──────── SUPPLIED MATERIAL

==> 02-09: inputs <==
## top_level
module top_level
#(parameter WIDTH = 8)
(
	input clk, rst, init, finish, ack,
	input [WIDTH-1:0]
		ori_0,
		ori_1,
		ori_2,
		ori_3,
		ori_4,
		ori_5,
		ori_6,
		ori_7,
		ori_8,
		ori_9,
		ori_10,
		ori_11,
		ori_12,
		ori_13,
		ori_14,
		ori_15,
		ori_16,
		ori_17,
		ori_18,
		ori_19,
		ori_20,
		ori_21,
		ori_22,
		ori_23,
		ori_24,
		ori_25,
		ori_26,
		ori_27,
		ori_28,
		ori_29,
		ori_30,
		ori_31,
		can_0,
		can_1,
		can_2,
		can_3,
		can_4,
		can_5,
		can_6,
		can_7,
		can_8,
		can_9,
		can_10,
		can_11,
		can_12,
		can_13,
		can_14,
		can_15,
		can_16,
		can_17,
		can_18,
		can_19,
		can_20,
		can_21,
		can_22,
		can_23,
		can_24,
		can_25,
		can_26,
		can_27,
		can_28,
		can_29,
		can_30,
		can_31,
	output done,
	output [WIDTH+4:0] out_sad
	);
clock: 5.69 ns
lec_check: 0
abc_area: 1
cap_margin: 5
core_aspect_ratio: 0.93
core_margin: 2
core_utilization: 72
cts_cluster_size: 58
gpl_routability_driven: 0
max_routing_layer: met4
slew_margin: 20
tns_end_percent: 95
run.sh (not shown) runs the stock make flow with config.mk's settings and CLKGATE_MAP_FILE=.
==> 05-14: changes against 02-09 <==
- ABC_AREA: 1 -> unset
- CAP_MARGIN: 5 -> 20
- CORE_ASPECT_RATIO: 0.93 -> unset
- CORE_UTILIZATION: 72 -> 37
- CTS_CLUSTER_SIZE: 58 -> unset
- GPL_ROUTABILITY_DRIVEN: 0 -> unset
- MAX_ROUTING_LAYER: met4 -> unset
- TNS_END_PERCENT: 95 -> unset
==> flow/constraint.sdc (replaced) <==
create_clock -name core_clock -period 7.91 [get_ports {clk}]
set_input_delay 1.5820 -clock core_clock [delete_from_list [all_inputs] [get_ports {clk}]]
set_output_delay 1.5820 -clock core_clock [all_outputs]
set_load 0.01 [all_outputs]
==> 11-08: changes against 02-09 <==
- CAP_MARGIN: 5 -> 20
- CORE_ASPECT_RATIO: 0.93 -> 0.5
- CTS_CLUSTER_DIAMETER: unset -> 373
- CTS_CLUSTER_SIZE: 58 -> 93
- GPL_ROUTABILITY_DRIVEN: 0 -> unset
- MAX_ROUTING_LAYER: met4 -> unset
- TNS_END_PERCENT: 95 -> 5
==> flow/constraint.sdc (replaced) <==
create_clock -name core_clock -period 2.69 [get_ports {clk}]
set_input_delay 0.5380 -clock core_clock [delete_from_list [all_inputs] [get_ports {clk}]]
set_output_delay 0.5380 -clock core_clock [all_outputs]
set_load 0.01 [all_outputs]
==> flow_metrics.tcl <==
# yosys + openroad results
set metrics [dict create \
    place_hpwl_mm 110.2 \
    met3WireLength_mm 10.84 \
    largest_class "multi-input combinational cells" \
    post_drt_wl_per_cell_um 15.22 \
    clk_share_pct 3.870 \
    status "no timing/DRC/antenna violations" \
    cp_max_fo 4 \
    critPathLaunch "b_SAD_4x8.reg_sum_1[0]" \
]
-- figures above: 02-09

==> flow_metrics.tcl <==
# yosys + openroad results
set metrics [dict create \
    status "no timing/DRC/antenna violations" \
    cp_max_fo 6 \
    met3WireLength_mm 6.266 \
    critPathLaunch "b_SAD_4x8.reg_sum_1[0]" \
]
-- figures above: 05-14

==> flow_metrics.tcl <==
# implementation run metrics
set metrics [dict create \
    synth_flops 610 \
    place_hpwl_mm 146.1 \
    h-tree-depth 1 \
    status "stopped before the end" \
    edf_count 0 \
    stop_stage "global routing" \
    stop_error "[ERROR GRT-0232] Routing congestion too high. Check the congestion heatmap in the GUI." \
]
-- figures above: 11-08


---

==> inputs of try-violet <==
Starting RTL as in the previous note.
==> flow/design.v (excerpt) <==
module top_level
#(parameter WIDTH = 8)
(
	input clk, rst, init, finish, ack,
	input [WIDTH-1:0]
		ori_0,
		ori_1,
		ori_2,
		ori_3,
		ori_4,
		ori_5,
		ori_6,
		ori_7,
		ori_8,
		ori_9,
		ori_10,
		ori_11,
		ori_12,
		ori_13,
		ori_14,
		ori_15,
		ori_16,
		ori_17,
		ori_18,
		ori_19,
		ori_20,
		ori_21,
		ori_22,
		ori_23,
		ori_24,
		ori_25,
		ori_26,
		ori_27,
		ori_28,
		ori_29,
		ori_30,
		ori_31,
		can_0,
		can_1,
		can_2,
		can_3,
		can_4,
		can_5,
		can_6,
		can_7,
		can_8,
		can_9,
		can_10,
		can_11,
		can_12,
		can_13,
		can_14,
		can_15,
		can_16,
		can_17,
		can_18,
		can_19,
		can_20,
		can_21,
		can_22,
		can_23,
		can_24,
		can_25,
		can_26,
		can_27,
		can_28,
		can_29,
		can_30,
		can_31,
	output done,
	output [WIDTH+4:0] out_sad
	);
	reg [WIDTH-1:0] reg_ori_0,
					reg_ori_1,
					reg_ori_2,
					reg_ori_3,
					reg_ori_4,
					reg_ori_5,
					reg_ori_6,
					reg_ori_7,
					reg_ori_8,
					reg_ori_9,
					reg_ori_10,
					reg_ori_11,
					reg_ori_12,
					reg_ori_13,
					reg_ori_14,
					reg_ori_15,
					reg_ori_16,
					reg_ori_17,
					reg_ori_18,
					reg_ori_19,
					reg_ori_20,
					reg_ori_21,
					reg_ori_22,
					reg_ori_23,
					reg_ori_24,
					reg_ori_25,
					reg_ori_26,
  ...
==> flow/config.mk <==
export PLATFORM = sky130hd
export DESIGN_NAME = top_level
export DESIGN_NICKNAME = top_level
export VERILOG_FILES = /design/flow/design.v
export SDC_FILE = /design/flow/constraint.sdc
export NUM_CORES = 4
export LEC_CHECK = 0
export CAP_MARGIN = 15
export CELL_PAD_IN_SITES_DETAIL_PLACEMENT = 2
export CORE_ASPECT_RATIO = 1.48
export CORE_MARGIN = 2
export CORE_UTILIZATION = 33
export HOLD_SLACK_MARGIN = 0.08
export MAX_ROUTING_LAYER = met5
export PLACE_DENSITY_LB_ADDON = 0.13
export SLEW_MARGIN = 10
export TNS_END_PERCENT = 100
==> flow/constraint.sdc <==
create_clock -name core_clock -period 4.52 [get_ports {clk}]
set_input_delay 0.9040 -clock core_clock [delete_from_list [all_inputs] [get_ports {clk}]]
set_output_delay 0.9040 -clock core_clock [all_outputs]
set_load 0.01 [all_outputs]
==> inputs of try-raven, as changes to try-violet <==
==> flow/config.mk (replaced) <==
export PLATFORM = sky130hd
export DESIGN_NAME = top_level
export DESIGN_NICKNAME = top_level
export VERILOG_FILES = /design/flow/design.v
export SDC_FILE = /design/flow/constraint.sdc
export NUM_CORES = 4
export LEC_CHECK = 0
export CAP_MARGIN = 20
export CORE_MARGIN = 2
export CORE_UTILIZATION = 71
export CTS_CLUSTER_DIAMETER = 90
export SETUP_SLACK_MARGIN = 0.74
export SLEW_MARGIN = 20
==> flow/constraint.sdc (replaced) <==
create_clock -name core_clock -period 3.02 [get_ports {clk}]
set_input_delay 0.6040 -clock core_clock [delete_from_list [all_inputs] [get_ports {clk}]]
set_output_delay 0.6040 -clock core_clock [all_outputs]
set_load 0.01 [all_outputs]
==> inputs of try-pepper, as changes to try-violet <==
==> flow/config.mk (replaced) <==
export PLATFORM = sky130hd
export DESIGN_NAME = top_level
export DESIGN_NICKNAME = top_level
export VERILOG_FILES = /design/flow/design.v
export SDC_FILE = /design/flow/constraint.sdc
export NUM_CORES = 4
export LEC_CHECK = 0
export ABC_AREA = 1
export CAP_MARGIN = 20
export CORE_MARGIN = 2
export CORE_UTILIZATION = 59
export PLACE_DENSITY = 0.36
export SLEW_MARGIN = 20
==> flow/constraint.sdc (replaced) <==
create_clock -name core_clock -period 3.25 [get_ports {clk}]
set_input_delay 0.6500 -clock core_clock [delete_from_list [all_inputs] [get_ports {clk}]]
set_output_delay 0.6500 -clock core_clock [all_outputs]
set_load 0.01 [all_outputs]
==> comparison <==
try-raven stopped in detailed placement. try-violet finished but failed the layout checks on setup timing. try-pepper completed, yet does not pass: setup timing. Between try-pepper and try-violet, the lower critical path depth is in try-violet (gap 1). Die size, highest first: try-violet, try-pepper, try-raven. Final area: try-pepper is larger than try-violet (4.8%). Of try-violet and try-pepper, try-pepper has the higher final cell count (gap about 13%, measured against try-pepper). Via count: try-violet is smaller than try-pepper (about 9%). Between try-violet and try-pepper, the lower non-clock buffer count is in try-violet (gap 105). Of try-pepper and try-violet, try-violet has the higher register-to-register slack (gap 0.30 ns). In try-pepper the core utilization is higher than in try-violet, by 35 points.
==> figures <==
Pre-antenna DRT Iters: try-pepper 8; try-violet 5; try-raven -
Result of the run: try-pepper failed layout checks; try-violet failed layout checks; try-raven stopped before the end
Stage where the flow stopped: try-pepper -; try-violet -; try-raven detailed placement
Violated checks: try-pepper setup timing; try-violet setup timing; try-raven -
Routed vias/inst: try-pepper 5.20; try-violet 5.43; try-raven -
Worst setup skew after layout: try-pepper 0.0224 ns; try-violet 0.0379 ns; try-raven -
Synthesized chip area reported by yosys: try-pepper 54700 um^2; try-violet 50700 um^2; try-raven 50700 um^2
Fin util: try-pepper 82.1%; try-violet 47.0%; try-raven -
Setup total negative slack: try-pepper -55.09 ns; try-violet -17.19 ns; try-raven -
Standard-cell row count: try-pepper 111; try-violet 175; try-raven 97
GRT Util Overall: try-pepper 33.8%; try-violet 26.9%; try-raven -
Clock latency of the later-clocked register in the worst-skew pair: try-pepper 0.66 ns; try-violet 0.72 ns; try-raven -
Number of endpoints failing setup at the final stage: try-pepper 78; try-violet 49; try-raven -
FF-to-FF End: try-pepper b_SAD_4x8.reg_total_sum[9]; try-violet b_SAD_4x8.reg_total_sum[12]; try-raven -
Initial core utilization: try-pepper 59.6%; try-violet 33.1%; try-raven 72.0%
Top sig layer: try-pepper met4; try-violet met5; try-raven -
Average wire per standard cell: try-pepper 15.3 um; try-violet 25.1 um; try-raven -
Setup repair after global routing missed its margin: try-pepper true; try-violet true; try-raven -
Number of global-route vias before repair: try-pepper 56.3k; try-violet 58.1k; try-raven -
Share of cell area taken by multi-input logic gates: try-pepper 50.8%; try-violet 53.2%; try-raven -
Cell depth of the worst setup path: try-pepper 21; try-violet 20; try-raven -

────────────────

**AIM OF THE TASK**
Scan the entries above for the word "vias". Report the lines that hold it.

**SOLUTION TO THIS PROBLEM**
Routed vias/inst: try-pepper 5.20; try-violet 5.43; try-raven -
Number of global-route vias before repair: try-pepper 56.3k; try-violet 58.1k; try-raven -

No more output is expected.